Assignment |
Take the data below. Output it exactly from its first line through the line containing "localparam longint DEN_CR709".

[Dataset entries]
==> src/rtl/core/rgbyc_pkg.sv <==
// Shared types, register codes and Q16 contribution tables for the RGB to YCbCr converter.
package rgbyc_pkg;

    localparam int PIX_W      = 8;
    localparam int LUT_W      = 27;
    localparam int Q16_SHIFT  = 16;
    localparam int CFG_IDX_W  = 1;
    localparam int CFG_DATA_W = 2;

    typedef enum logic [CFG_IDX_W-1:0] {
        REG_COLORIMETRY   = 1'b0,
        REG_SAMPLING_MODE = 1'b1
    } t_reg_idx;

    typedef enum logic [1:0] {
        COL_BT709  = 2'd0,
        COL_BT2020 = 2'd1,
        COL_BT2100 = 2'd2,
        COL_DCIP3  = 2'd3
    } t_colorimetry;

    typedef enum logic {
        MODE_422 = 1'b0,
        MODE_444 = 1'b1
    } t_sampling;

    typedef logic signed [LUT_W-1:0] t_q16;
    typedef t_q16 [255:0] t_lut;

    typedef struct packed {
        logic [PIX_W-1:0] red;
        logic [PIX_W-1:0] green;
        logic [PIX_W-1:0] blue;
    } t_pixel;

    typedef struct packed {
        logic valid;
        logic pair;
    } t_stage_ctl;

    typedef struct packed {
        t_q16 y;
        t_q16 cb;
        t_q16 cr;
    } t_terms;

    // Luma weights in units of 1/10000
    localparam longint KR709  = 2126;
    localparam longint KB709  = 722;
    localparam longint KG709  = 10000 - KR709 - KB709;
    localparam longint KR2020 = 2627;
    localparam longint KB2020 = 593;
    localparam longint KG2020 = 10000 - KR2020 - KB2020;

    localparam longint SC_Y = 876 * 65536;
    localparam longint SC_C = 448 * 65536;

    localparam longint DEN_Y      = 10000 * 255;
    localparam longint DEN_HALF   = 2 * 255;
    localparam longint DEN_CB709  = 2 * (10000 - KB709) * 255;
    localparam longint DEN_CB2020 = 2 * (10000 - KB2020) * 255;
    localparam longint DEN_CR709  = 2 * (10000 - KR709) * 255;
    localparam longint DEN_CR2020 = 2 * (10000 - KR2020) * 255;

    typedef enum logic [3:0] {
        ID_Y_R709,
        ID_Y_G709,
        ID_Y_B709,
        ID_Y_R2020,
        ID_Y_G2020,
        ID_Y_B2020,
        ID_CB_R709,
        ID_CB_G709,
        ID_CB_R2020,
        ID_CB_G2020,
        ID_HALF,
        ID_CR_G709,
        ID_CR_B709,
        ID_CR_G2020,
        ID_CR_B2020
    } t_lut_id;

    // Round half up for positive and negative terms alike (ties toward plus infinity)
    function automatic t_q16 lut_entry(t_lut_id id, longint v);
        longint e;
        unique case (id)
            ID_Y_R709:   e = (2 * KR709 * SC_Y * v + DEN_Y) / (2 * DEN_Y);
            ID_Y_G709:   e = (2 * KG709 * SC_Y * v + DEN_Y) / (2 * DEN_Y);
            ID_Y_B709:   e = (2 * KB709 * SC_Y * v + DEN_Y) / (2 * DEN_Y);
            ID_Y_R2020:  e = (2 * KR2020 * SC_Y * v + DEN_Y) / (2 * DEN_Y);
            ID_Y_G2020:  e = (2 * KG2020 * SC_Y * v + DEN_Y) / (2 * DEN_Y);
            ID_Y_B2020:  e = (2 * KB2020 * SC_Y * v + DEN_Y) / (2 * DEN_Y);
            ID_CB_R709:  e = -((2 * KR709 * SC_C * v + DEN_CB709 - 1) / (2 * DEN_CB709));
            ID_CB_G709:  e = -((2 * KG709 * SC_C * v + DEN_CB709 - 1) / (2 * DEN_CB709));
            ID_CB_R2020: e = -((2 * KR2020 * SC_C * v + DEN_CB2020 - 1) / (2 * DEN_CB2020));
            ID_CB_G2020: e = -((2 * KG2020 * SC_C * v + DEN_CB2020 - 1) / (2 * DEN_CB2020));
            ID_HALF:     e = (2 * SC_C * v + DEN_HALF) / (2 * DEN_HALF);
            ID_CR_G709:  e = -((2 * KG709 * SC_C * v + DEN_CR709 - 1) / (2 * DEN_CR709));
            ID_CR_B709:  e = -((2 * KB709 * SC_C * v + DEN_CR709 - 1) / (2 * DEN_CR709));
            ID_CR_G2020: e = -((2 * KG2020 * SC_C * v + DEN_CR2020 - 1) / (2 * DEN_CR2020));
            ID_CR_B2020: e = -((2 * KB2020 * SC_C * v + DEN_CR2020 - 1) / (2 * DEN_CR2020));
            default:     e = 0;
        endcase
        return LUT_W'(e);
    endfunction

    function automatic t_lut build_lut(t_lut_id id);
        t_lut lut;
        for (int v = 0; v < 256; v++) begin
            lut[v] = lut_entry(id, longint'(v));
        end
        return lut;
    endfunction

    localparam t_lut LUT_Y_R709   = build_lut(ID_Y_R709);
    localparam t_lut LUT_Y_G709   = build_lut(ID_Y_G709);
    localparam t_lut LUT_Y_B709   = build_lut(ID_Y_B709);
    localparam t_lut LUT_Y_R2020  = build_lut(ID_Y_R2020);
    localparam t_lut LUT_Y_G2020  = build_lut(ID_Y_G2020);
    localparam t_lut LUT_Y_B2020  = build_lut(ID_Y_B2020);
    localparam t_lut LUT_CB_R709  = build_lut(ID_CB_R709);
    localparam t_lut LUT_CB_G709  = build_lut(ID_CB_G709);
    localparam t_lut LUT_CB_R2020 = build_lut(ID_CB_R2020);
    localparam t_lut LUT_CB_G2020 = build_lut(ID_CB_G2020);
    localparam t_lut LUT_HALF     = build_lut(ID_HALF);
    localparam t_lut LUT_CR_G709  = build_lut(ID_CR_G709);
    localparam t_lut LUT_CR_B709  = build_lut(ID_CR_B709);
    localparam t_lut LUT_CR_G2020 = build_lut(ID_CR_G2020);
    localparam t_lut LUT_CR_B2020 = build_lut(ID_CR_B2020);

endpackage

==> src/rtl/core/rgbyc_input_stage.sv <==
// Configuration registers, 4:2:2 pair assembly and the input register.
module rgbyc_input_stage import rgbyc_pkg::*; (
    input  logic                  i_clk,
    input  logic                  i_rst_n,
    input  logic                  i_cfg_we,
    input  logic [CFG_IDX_W-1:0]  i_cfg_index,
    input  logic [CFG_DATA_W-1:0] i_cfg_data,
    input  logic                  i_valid,
    output logic                  o_ready,
    input  t_pixel                i_pixel,
    input  logic                  i_advance,
    output t_colorimetry          o_colorimetry,
    output t_stage_ctl            o_ctl,
    output t_pixel                o_first,
    output t_pixel                o_second
);

    t_colorimetry r_colorimetry, n_colorimetry;
    t_sampling    r_mode, n_mode;
    logic         r_phase, n_phase;
    t_stage_ctl   r_ctl, n_ctl;
    t_pixel       r_held, r_first, r_second;

    logic accept;
    logic single;
    logic load;
    logic hold;

    always_comb begin
        o_ready = !r_ctl.valid || i_advance;
        accept  = i_valid && o_ready;
        single  = (r_mode == MODE_444);
        load    = accept && (single || r_phase);
        hold    = accept && !single && !r_phase;

        n_colorimetry = r_colorimetry;
        n_mode        = r_mode;
        n_phase       = r_phase;
        if (accept && !single) begin
            n_phase = !r_phase;
        end
        // a mode write drops any half-formed pair
        if (i_cfg_we) begin
            unique case (t_reg_idx'(i_cfg_index))
                REG_COLORIMETRY: begin
                    n_colorimetry = t_colorimetry'(i_cfg_data);
                end
                REG_SAMPLING_MODE: begin
                    n_mode  = t_sampling'(i_cfg_data[0]);
                    n_phase = 1'b0;
                end
            endcase
        end

        n_ctl = r_ctl;
        if (load) begin
            n_ctl.valid = 1'b1;
            n_ctl.pair  = !single;
        end else if (i_advance) begin
            n_ctl.valid = 1'b0;
        end
    end

    always_ff @(posedge i_clk) begin
        if (!i_rst_n) begin
            r_colorimetry <= COL_BT709;
            r_mode        <= MODE_422;
            r_phase       <= 1'b0;
            r_ctl         <= '0;
        end else begin
            r_colorimetry <= n_colorimetry;
            r_mode        <= n_mode;
            r_phase       <= n_phase;
            r_ctl         <= n_ctl;
        end
    end

    always_ff @(posedge i_clk) begin
        if (hold) begin
            r_held <= i_pixel;
        end
        if (load) begin
            r_first  <= single ? i_pixel : r_held;
            r_second <= i_pixel;
        end
    end

    assign o_colorimetry = r_colorimetry;
    assign o_ctl         = r_ctl;
    assign o_first       = r_first;
    assign o_second      = r_second;

endmodule

==> config.mk <==
export PLATFORM = sky130hd
export DESIGN_NAME = rgbyc_input_stage
export DESIGN_NICKNAME = d
export VERILOG_FILES = /design/src/rtl/core/rgbyc_pkg.sv /design/src/rtl/core/rgbyc_input_stage.sv
export SDC_FILE = /design/constraint.sdc
export NUM_CORES = 1
export LEC_CHECK = 0
export BUFFER_PORTS_ARGS = -buffer_cell sky130_fd_sc_hd__buf_2
export CORE_MARGIN = 5
export CORE_UTILIZATION = 42
export DETAILED_ROUTE_END_ITERATION = 6
export HOLD_SLACK_MARGIN = 0.03
export PLACE_DENSITY = 0.7
export SYNTH_ARGS = -nofsm -noshare
export SYNTH_HDL_FRONTEND = slang
export SYNTH_SLANG_ARGS = --single-unit
==> constraint.sdc <==
create_clock -name i_clk -period 3.1 [get_ports i_clk]
set_clock_uncertainty 0.1 [all_clocks]
set_input_delay 0.31 -clock i_clk [delete_from_list [all_inputs] [get_ports i_clk]]
set_output_delay 0.31 -clock i_clk [all_outputs]
set_load 0.005 [all_outputs]
==> results of run 1 <==
flip-flops by register name, indices dropped and copies added, names as in the netlist:
register,count
o_first,24
o_second,24
r_held,24
o_colorimetry,2
o_ctl,2
r_mode,1
r_phase,1
through the flow:
step	cell area [um2]	hold WS [ns]	util (%)	power, mW	worst slack [ns]
detailed placement	3250	0.363	51.1	1.43	1.08
finish	3510	0.0699	55.2	2.36	1.21
floorplan	2730	0.309	-	1.35	0.675
CTS	3510	0.0486	55.2	2.40	1.19
global placement	3250	0.357	51.1	1.42	1.16
global route	3510	0.0533	55.2	2.46	1.08
worst max path at each step:
stage	start	to	slack, ns	depth (start not counted)
global route	o_ctl[1]	o_second[5]	1.08	4
finish	o_ctl[1]	o_second[5]	1.21	4
CTS	o_ctl[1]	o_first[5]	1.19	4
global placement	i_advance	o_first[3]	1.16	5
floorplan	r_mode	o_first[0]	0.68	4
detailed placement	i_advance	o_first[6]	1.08	5
kinds of logic (layout without fill, tap and decap cells):
family / after synthesis / in the layout / share of synthesized area [%]
flip-flops: 78 / 78 / 83.6
multiplexers: 25 / 25 / 11.0
AND/OR/NAND/NOR: 13 / 13 / 2.29
AO/OA/AOI/OAI: 6 / 6 / 1.28
buffers and inverters: 5 / 105 / 1.38
adder cells (fa/ha/maj): 1 / 1 / 0.458
worst register-to-register path, stage by stage, from the launching register on:
cell	delay [ns]
sky130_fd_sc_hd__dfxtp_1	0.31
sky130_fd_sc_hd__nand2b_1	0.15
sky130_fd_sc_hd__nand2_1	0.13
sky130_fd_sc_hd__nor2_4	0.34
sky130_fd_sc_hd__buf_4	0.49
cells in the final DEF (no fill, tap or decap), drive strengths merged:
| master | instances |
|---|---|
| a31oi | 1 |
| nand2b | 2 |
| inv | 2 |
| nand3b | 1 |
| ha | 1 |
| nor2 | 4 |
| nor3b | 1 |
| o21ai | 1 |
| nand3 | 1 |
| mux2i | 1 |
| clkinv | 2 |
| mux2 | 24 |
| clkbuf | 10 |
| bufinv | 4 |
| a21oi | 3 |
| a311oi | 1 |
| nand2 | 4 |
| buf | 87 |
| edfxtp | 72 |
| dfxtp | 6 |
metal layers:
metal | routed length (um) | part of all wire, % | track usage [%]
met1 | 2000 | 43 | 14.9
met2 | 2160 | 46 | 17.4
met3 | 409 | 8.8 | 5.08
met4 | 95 | 2.0 | 6.45
met5 | 0 | 0 | 0
layout make-up:
type                    count  area [um2]
clock buffers              10         128
clock inverters             6         134
fillers                   503        2840
inverters                   2        7.51
multi-input cells          45         417
flip-flops and latches     78        2280
well taps                  77        96.3
repair buffers             87         443
power breakdown:
group | switching [mW] | leakage [nW] | internal [mW]
Sequential | 0.0153 | 0.719 | 1.23
Clock | 0.348 | 0.130 | 0.617
Combinational | 0.0823 | 0.505 | 0.0728
Total | 0.446 | 1.35 | 1.92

Result of the task |
==> src/rtl/core/rgbyc_pkg.sv <==
// Shared types, register codes and Q16 contribution tables for the RGB to YCbCr converter.
package rgbyc_pkg;

    localparam int PIX_W      = 8;
    localparam int LUT_W      = 27;
    localparam int Q16_SHIFT  = 16;
    localparam int CFG_IDX_W  = 1;
    localparam int CFG_DATA_W = 2;

    typedef enum logic [CFG_IDX_W-1:0] {
        REG_COLORIMETRY   = 1'b0,
        REG_SAMPLING_MODE = 1'b1
    } t_reg_idx;

    typedef enum logic [1:0] {
        COL_BT709  = 2'd0,
        COL_BT2020 = 2'd1,
        COL_BT2100 = 2'd2,
        COL_DCIP3  = 2'd3
    } t_colorimetry;

    typedef enum logic {
        MODE_422 = 1'b0,
        MODE_444 = 1'b1
    } t_sampling;

    typedef logic signed [LUT_W-1:0] t_q16;
    typedef t_q16 [255:0] t_lut;

    typedef struct packed {
        logic [PIX_W-1:0] red;
        logic [PIX_W-1:0] green;
        logic [PIX_W-1:0] blue;
    } t_pixel;

    typedef struct packed {
        logic valid;
        logic pair;
    } t_stage_ctl;

    typedef struct packed {
        t_q16 y;
        t_q16 cb;
        t_q16 cr;
    } t_terms;

    // Luma weights in units of 1/10000
    localparam longint KR709  = 2126;
    localparam longint KB709  = 722;
    localparam longint KG709  = 10000 - KR709 - KB709;
    localparam longint KR2020 = 2627;
    localparam longint KB2020 = 593;
    localparam longint KG2020 = 10000 - KR2020 - KB2020;

    localparam longint SC_Y = 876 * 65536;
    localparam longint SC_C = 448 * 65536;

    localparam longint DEN_Y      = 10000 * 255;
    localparam longint DEN_HALF   = 2 * 255;
    localparam longint DEN_CB709  = 2 * (10000 - KB709) * 255;
    localparam longint DEN_CB2020 = 2 * (10000 - KB2020) * 255;
    localparam longint DEN_CR709  = 2 * (10000 - KR709) * 255;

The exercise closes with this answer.